[[ MATERIALS PROVIDED open ]]

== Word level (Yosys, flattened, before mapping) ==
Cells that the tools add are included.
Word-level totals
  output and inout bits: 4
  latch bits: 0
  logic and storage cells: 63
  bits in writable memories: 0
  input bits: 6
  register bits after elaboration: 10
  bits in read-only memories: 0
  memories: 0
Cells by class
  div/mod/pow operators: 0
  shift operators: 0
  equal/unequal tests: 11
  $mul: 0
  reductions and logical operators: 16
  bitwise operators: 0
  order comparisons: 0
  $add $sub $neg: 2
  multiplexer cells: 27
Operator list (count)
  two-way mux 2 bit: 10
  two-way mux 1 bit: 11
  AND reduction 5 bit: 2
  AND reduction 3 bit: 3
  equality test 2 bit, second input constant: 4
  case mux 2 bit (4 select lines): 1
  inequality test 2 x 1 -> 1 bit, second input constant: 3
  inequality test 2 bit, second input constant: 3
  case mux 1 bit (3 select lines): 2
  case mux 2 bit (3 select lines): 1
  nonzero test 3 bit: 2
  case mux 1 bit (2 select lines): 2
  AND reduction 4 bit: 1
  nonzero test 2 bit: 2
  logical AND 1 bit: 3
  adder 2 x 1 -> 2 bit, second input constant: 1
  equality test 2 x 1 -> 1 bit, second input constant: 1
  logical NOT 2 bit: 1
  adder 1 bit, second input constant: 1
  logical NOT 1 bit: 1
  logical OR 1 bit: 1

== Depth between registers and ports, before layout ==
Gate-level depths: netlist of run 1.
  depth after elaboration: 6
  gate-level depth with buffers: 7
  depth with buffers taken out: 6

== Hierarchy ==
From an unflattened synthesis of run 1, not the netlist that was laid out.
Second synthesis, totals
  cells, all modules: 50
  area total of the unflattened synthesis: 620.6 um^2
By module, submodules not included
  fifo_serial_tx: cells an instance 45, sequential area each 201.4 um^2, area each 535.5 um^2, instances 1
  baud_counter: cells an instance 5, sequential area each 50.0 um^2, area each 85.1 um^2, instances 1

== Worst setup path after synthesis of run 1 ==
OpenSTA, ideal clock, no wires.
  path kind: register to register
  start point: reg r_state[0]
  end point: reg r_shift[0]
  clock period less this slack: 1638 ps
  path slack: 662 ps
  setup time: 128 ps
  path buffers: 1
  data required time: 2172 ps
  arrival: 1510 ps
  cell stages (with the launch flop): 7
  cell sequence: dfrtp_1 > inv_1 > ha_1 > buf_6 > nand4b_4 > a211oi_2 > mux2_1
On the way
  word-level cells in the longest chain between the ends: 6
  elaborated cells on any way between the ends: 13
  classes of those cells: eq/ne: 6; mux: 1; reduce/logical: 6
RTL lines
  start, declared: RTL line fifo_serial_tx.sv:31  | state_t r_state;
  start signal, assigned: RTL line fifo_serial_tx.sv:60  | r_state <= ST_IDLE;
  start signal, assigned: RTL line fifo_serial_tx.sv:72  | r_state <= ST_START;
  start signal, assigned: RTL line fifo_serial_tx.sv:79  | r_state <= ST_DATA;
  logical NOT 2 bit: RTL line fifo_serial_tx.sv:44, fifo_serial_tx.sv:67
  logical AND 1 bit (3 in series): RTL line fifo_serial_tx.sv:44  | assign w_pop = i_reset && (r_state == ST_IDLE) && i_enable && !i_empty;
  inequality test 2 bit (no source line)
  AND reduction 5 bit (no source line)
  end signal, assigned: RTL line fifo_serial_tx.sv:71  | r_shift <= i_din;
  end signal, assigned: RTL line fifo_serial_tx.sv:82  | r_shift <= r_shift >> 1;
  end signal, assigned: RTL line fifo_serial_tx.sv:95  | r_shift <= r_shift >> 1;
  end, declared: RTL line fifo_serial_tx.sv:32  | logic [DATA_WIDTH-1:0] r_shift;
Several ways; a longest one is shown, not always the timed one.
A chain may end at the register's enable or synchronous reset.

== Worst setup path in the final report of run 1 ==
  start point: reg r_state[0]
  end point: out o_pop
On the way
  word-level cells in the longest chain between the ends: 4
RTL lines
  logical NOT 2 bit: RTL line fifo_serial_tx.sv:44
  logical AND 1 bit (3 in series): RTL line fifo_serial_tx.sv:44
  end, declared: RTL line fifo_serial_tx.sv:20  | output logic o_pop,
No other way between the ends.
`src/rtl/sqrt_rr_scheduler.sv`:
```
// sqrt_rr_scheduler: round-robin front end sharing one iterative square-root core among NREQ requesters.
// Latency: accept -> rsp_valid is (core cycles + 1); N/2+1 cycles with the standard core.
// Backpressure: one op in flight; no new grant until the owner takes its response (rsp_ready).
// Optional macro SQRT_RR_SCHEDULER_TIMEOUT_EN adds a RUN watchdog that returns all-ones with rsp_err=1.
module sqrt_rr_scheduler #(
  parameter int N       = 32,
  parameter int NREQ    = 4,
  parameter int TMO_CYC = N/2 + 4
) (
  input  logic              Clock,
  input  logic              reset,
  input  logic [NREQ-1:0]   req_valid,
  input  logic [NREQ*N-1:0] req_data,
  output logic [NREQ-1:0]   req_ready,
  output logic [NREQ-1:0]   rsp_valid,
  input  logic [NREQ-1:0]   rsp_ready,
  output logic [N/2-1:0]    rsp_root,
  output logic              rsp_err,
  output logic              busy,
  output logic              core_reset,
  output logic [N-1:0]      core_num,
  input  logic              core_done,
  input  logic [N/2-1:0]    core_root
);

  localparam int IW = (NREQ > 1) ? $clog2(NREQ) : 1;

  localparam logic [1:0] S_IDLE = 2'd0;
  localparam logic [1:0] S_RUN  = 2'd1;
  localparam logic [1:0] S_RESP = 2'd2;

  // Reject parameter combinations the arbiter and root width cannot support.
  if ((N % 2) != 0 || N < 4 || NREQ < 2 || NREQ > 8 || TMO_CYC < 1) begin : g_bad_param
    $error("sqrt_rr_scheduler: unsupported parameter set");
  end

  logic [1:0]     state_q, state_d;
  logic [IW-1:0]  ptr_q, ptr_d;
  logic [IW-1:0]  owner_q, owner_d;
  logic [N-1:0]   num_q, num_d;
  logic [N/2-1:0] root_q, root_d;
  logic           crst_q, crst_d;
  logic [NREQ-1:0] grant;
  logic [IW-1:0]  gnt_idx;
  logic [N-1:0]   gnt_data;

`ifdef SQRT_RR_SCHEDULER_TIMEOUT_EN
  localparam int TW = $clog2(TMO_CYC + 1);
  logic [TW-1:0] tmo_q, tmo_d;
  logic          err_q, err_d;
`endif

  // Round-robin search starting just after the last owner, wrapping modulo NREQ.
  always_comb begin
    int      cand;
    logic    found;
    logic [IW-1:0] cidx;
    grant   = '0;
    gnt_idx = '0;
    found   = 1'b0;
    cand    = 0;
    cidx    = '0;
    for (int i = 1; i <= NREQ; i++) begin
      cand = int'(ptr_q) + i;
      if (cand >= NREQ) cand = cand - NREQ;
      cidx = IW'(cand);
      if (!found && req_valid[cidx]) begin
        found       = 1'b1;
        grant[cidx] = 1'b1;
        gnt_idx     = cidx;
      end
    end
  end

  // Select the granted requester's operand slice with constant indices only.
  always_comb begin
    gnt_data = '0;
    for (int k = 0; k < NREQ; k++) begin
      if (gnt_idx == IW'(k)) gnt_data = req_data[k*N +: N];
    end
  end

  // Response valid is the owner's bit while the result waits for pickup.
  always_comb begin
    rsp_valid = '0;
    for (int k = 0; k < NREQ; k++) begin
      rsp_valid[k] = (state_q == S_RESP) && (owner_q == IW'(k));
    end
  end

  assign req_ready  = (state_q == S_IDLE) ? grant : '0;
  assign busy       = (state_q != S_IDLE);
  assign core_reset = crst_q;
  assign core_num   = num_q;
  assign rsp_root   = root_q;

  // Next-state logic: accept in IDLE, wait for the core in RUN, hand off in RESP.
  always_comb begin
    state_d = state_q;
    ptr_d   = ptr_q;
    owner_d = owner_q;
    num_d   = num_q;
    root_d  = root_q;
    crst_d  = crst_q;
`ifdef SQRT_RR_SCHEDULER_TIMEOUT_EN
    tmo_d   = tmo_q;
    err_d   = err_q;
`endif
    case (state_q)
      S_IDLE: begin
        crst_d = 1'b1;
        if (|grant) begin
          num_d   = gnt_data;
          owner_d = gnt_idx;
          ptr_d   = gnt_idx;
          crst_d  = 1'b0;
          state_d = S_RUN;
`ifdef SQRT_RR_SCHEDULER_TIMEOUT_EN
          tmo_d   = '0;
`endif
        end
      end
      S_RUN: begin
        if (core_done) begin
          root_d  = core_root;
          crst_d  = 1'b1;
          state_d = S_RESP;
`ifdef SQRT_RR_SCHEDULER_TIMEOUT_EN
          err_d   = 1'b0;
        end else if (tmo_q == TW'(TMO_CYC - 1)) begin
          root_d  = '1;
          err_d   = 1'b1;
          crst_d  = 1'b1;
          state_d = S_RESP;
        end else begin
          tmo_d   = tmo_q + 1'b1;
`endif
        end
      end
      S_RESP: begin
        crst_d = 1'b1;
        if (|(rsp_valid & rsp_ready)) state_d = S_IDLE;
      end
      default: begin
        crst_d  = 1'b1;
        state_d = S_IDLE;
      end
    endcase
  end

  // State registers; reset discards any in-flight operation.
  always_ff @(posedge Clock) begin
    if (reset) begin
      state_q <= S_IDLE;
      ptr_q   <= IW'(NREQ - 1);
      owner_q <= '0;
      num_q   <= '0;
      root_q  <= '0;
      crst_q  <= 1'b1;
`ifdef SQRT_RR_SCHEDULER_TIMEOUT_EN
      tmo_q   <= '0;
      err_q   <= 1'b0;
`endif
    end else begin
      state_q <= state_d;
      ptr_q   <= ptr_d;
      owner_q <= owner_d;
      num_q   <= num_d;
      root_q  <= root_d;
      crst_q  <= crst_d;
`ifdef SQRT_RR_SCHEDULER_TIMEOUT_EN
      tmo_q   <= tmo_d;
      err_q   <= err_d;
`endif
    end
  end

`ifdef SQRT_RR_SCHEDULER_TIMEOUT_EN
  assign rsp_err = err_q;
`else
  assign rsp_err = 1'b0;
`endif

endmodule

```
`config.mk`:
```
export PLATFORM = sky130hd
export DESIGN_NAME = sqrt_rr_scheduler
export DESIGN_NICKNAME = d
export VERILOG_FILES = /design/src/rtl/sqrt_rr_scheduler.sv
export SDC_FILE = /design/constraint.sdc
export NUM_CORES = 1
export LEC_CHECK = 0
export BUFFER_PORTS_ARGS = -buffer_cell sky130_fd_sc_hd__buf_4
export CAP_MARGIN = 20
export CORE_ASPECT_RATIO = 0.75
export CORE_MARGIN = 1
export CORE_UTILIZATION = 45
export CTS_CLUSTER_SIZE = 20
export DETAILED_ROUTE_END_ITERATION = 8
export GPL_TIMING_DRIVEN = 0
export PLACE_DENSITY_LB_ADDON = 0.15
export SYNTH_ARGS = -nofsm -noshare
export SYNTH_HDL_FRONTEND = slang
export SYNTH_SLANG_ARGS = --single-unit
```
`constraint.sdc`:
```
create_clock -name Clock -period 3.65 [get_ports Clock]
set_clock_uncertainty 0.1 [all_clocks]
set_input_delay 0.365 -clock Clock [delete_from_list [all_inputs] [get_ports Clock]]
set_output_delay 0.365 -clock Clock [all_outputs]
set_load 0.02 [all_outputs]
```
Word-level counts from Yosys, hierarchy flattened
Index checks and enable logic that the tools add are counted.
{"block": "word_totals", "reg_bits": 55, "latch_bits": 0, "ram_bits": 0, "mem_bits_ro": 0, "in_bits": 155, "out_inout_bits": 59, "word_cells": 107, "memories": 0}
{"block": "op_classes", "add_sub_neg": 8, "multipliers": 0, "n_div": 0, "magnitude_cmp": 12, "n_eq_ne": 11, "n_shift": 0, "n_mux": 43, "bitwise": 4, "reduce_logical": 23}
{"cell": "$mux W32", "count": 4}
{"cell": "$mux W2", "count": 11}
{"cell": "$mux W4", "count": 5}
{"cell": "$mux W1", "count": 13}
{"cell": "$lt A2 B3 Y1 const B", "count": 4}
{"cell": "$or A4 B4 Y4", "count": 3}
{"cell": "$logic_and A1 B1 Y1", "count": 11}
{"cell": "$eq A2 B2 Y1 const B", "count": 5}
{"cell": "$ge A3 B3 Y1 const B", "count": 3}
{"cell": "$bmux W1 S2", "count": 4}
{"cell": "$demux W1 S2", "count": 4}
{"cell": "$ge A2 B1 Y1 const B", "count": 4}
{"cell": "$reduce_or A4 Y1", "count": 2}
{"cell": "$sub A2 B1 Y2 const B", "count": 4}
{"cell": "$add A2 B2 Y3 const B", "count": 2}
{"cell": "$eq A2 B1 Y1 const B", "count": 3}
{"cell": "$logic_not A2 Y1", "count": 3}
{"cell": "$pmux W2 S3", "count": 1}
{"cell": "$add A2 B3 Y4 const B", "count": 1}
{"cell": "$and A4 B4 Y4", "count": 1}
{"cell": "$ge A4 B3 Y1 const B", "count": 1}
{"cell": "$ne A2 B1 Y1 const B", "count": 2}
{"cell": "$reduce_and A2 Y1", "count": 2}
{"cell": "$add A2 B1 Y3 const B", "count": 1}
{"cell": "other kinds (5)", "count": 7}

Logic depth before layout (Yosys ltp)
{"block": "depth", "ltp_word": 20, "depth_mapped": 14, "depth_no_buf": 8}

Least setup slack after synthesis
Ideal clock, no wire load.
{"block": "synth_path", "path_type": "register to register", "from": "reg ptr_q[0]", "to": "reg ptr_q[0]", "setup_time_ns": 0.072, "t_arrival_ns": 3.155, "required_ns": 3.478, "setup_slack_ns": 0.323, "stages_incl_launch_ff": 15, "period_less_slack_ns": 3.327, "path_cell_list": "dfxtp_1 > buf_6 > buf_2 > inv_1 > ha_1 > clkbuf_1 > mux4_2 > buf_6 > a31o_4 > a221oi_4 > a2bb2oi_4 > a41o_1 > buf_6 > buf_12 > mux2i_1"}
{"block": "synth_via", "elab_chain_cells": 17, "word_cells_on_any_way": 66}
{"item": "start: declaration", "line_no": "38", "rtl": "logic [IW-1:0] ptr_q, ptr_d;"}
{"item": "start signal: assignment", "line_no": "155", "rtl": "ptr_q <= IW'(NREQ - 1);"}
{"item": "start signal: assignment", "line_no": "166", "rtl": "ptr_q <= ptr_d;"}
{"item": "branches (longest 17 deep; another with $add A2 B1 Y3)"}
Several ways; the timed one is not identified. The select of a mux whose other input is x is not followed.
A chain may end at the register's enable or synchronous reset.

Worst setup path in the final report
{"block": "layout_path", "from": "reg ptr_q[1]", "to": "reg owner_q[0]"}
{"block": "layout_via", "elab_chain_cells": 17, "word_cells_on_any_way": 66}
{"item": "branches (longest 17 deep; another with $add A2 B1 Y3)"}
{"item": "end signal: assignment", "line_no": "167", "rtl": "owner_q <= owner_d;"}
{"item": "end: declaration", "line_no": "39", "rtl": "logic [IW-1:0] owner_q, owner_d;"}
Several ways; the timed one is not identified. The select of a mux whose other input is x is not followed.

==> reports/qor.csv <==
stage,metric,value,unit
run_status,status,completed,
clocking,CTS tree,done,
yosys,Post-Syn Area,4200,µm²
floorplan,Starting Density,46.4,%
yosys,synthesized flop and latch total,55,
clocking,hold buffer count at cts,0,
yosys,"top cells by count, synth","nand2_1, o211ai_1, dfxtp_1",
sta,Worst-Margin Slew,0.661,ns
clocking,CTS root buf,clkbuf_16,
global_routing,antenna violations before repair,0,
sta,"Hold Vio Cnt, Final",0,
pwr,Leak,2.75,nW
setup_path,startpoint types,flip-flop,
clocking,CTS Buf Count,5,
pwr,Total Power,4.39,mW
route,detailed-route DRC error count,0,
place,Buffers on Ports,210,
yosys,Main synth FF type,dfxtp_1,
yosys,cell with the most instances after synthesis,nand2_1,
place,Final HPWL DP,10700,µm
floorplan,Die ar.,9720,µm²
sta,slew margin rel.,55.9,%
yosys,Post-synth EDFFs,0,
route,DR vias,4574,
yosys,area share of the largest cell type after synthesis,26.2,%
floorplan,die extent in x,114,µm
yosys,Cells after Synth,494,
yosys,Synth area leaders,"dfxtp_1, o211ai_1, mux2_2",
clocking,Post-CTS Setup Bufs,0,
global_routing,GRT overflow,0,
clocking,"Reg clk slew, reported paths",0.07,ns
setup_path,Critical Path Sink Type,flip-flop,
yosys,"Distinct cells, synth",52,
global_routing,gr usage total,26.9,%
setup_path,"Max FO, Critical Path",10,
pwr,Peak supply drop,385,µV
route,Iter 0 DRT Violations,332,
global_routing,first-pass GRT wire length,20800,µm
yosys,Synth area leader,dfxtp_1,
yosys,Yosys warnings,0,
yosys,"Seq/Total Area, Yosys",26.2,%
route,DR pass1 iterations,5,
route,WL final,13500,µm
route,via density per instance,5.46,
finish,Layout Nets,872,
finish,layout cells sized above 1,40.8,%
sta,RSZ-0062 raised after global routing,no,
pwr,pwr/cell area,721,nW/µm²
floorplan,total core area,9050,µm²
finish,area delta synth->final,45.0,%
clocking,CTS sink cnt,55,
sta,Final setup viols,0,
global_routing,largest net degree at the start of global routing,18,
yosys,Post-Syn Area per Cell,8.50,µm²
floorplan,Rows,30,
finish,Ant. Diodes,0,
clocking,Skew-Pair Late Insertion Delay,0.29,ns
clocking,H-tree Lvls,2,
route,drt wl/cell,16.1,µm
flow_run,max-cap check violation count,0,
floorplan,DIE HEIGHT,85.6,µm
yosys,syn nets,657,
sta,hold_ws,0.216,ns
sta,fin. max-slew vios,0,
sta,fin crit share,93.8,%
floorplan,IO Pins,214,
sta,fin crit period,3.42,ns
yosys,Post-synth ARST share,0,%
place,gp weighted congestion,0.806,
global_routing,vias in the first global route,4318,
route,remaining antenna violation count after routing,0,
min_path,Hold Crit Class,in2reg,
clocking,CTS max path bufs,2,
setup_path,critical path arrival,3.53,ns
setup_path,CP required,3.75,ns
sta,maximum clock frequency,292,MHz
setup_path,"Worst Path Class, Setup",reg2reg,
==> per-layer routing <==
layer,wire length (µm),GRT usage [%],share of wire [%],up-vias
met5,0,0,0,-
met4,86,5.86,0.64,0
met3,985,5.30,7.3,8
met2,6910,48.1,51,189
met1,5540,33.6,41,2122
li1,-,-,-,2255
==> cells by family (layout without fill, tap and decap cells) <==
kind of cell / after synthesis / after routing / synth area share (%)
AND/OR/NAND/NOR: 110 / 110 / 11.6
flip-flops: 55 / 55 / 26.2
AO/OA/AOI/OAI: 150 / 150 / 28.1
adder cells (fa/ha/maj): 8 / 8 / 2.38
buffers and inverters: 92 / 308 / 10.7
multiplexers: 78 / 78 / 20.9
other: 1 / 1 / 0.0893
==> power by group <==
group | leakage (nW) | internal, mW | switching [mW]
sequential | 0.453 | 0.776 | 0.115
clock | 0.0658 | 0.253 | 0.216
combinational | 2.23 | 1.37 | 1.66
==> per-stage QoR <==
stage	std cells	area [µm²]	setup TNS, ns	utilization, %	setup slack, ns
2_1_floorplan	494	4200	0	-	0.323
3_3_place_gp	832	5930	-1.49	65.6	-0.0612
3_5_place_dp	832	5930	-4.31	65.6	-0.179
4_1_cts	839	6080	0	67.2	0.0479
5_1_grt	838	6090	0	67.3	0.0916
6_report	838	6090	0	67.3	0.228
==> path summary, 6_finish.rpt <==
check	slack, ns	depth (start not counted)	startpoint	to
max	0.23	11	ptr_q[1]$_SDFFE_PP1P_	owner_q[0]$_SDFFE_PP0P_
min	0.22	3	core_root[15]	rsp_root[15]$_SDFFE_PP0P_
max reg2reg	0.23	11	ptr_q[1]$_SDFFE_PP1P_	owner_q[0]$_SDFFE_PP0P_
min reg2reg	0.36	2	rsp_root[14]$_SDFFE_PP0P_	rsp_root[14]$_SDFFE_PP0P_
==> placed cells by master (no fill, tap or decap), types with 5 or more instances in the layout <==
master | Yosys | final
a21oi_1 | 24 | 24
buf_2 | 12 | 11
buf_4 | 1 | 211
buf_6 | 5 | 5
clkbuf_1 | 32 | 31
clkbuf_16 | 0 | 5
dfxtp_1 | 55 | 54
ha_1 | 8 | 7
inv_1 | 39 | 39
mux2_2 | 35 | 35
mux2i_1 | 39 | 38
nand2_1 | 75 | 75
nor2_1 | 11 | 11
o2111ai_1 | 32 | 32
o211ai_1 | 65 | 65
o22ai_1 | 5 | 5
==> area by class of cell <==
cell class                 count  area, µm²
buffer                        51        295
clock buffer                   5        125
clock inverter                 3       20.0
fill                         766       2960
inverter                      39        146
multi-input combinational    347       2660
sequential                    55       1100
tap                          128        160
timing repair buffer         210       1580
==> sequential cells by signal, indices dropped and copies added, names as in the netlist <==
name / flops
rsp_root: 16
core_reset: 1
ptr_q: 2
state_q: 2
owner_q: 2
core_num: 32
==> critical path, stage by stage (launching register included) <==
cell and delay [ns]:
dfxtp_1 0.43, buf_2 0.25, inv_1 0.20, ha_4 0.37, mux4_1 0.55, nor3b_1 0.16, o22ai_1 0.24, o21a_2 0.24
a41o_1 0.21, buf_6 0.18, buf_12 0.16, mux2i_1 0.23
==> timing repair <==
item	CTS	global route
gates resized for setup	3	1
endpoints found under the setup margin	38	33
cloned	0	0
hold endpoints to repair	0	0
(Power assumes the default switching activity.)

[[ MATERIALS PROVIDED closed ]]

» **WHAT IS EXPECTED**
Your task is to restate, word for word, only those lines above that fall between the line holding "case mux 1 bit (2 select lines): 2" and the line holding "OpenSTA, ideal clock, no wires.", inclusive.

» **EXERCISE ANSWER**
  case mux 1 bit (2 select lines): 2
  AND reduction 4 bit: 1
  nonzero test 2 bit: 2
  logical AND 1 bit: 3
  adder 2 x 1 -> 2 bit, second input constant: 1
  equality test 2 x 1 -> 1 bit, second input constant: 1
  logical NOT 2 bit: 1
  adder 1 bit, second input constant: 1
  logical NOT 1 bit: 1
  logical OR 1 bit: 1

== Depth between registers and ports, before layout ==
Gate-level depths: netlist of run 1.
  depth after elaboration: 6
  gate-level depth with buffers: 7
  depth with buffers taken out: 6

== Hierarchy ==
From an unflattened synthesis of run 1, not the netlist that was laid out.
Second synthesis, totals
  cells, all modules: 50
  area total of the unflattened synthesis: 620.6 um^2
By module, submodules not included
  fifo_serial_tx: cells an instance 45, sequential area each 201.4 um^2, area each 535.5 um^2, instances 1
  baud_counter: cells an instance 5, sequential area each 50.0 um^2, area each 85.1 um^2, instances 1

== Worst setup path after synthesis of run 1 ==
OpenSTA, ideal clock, no wires.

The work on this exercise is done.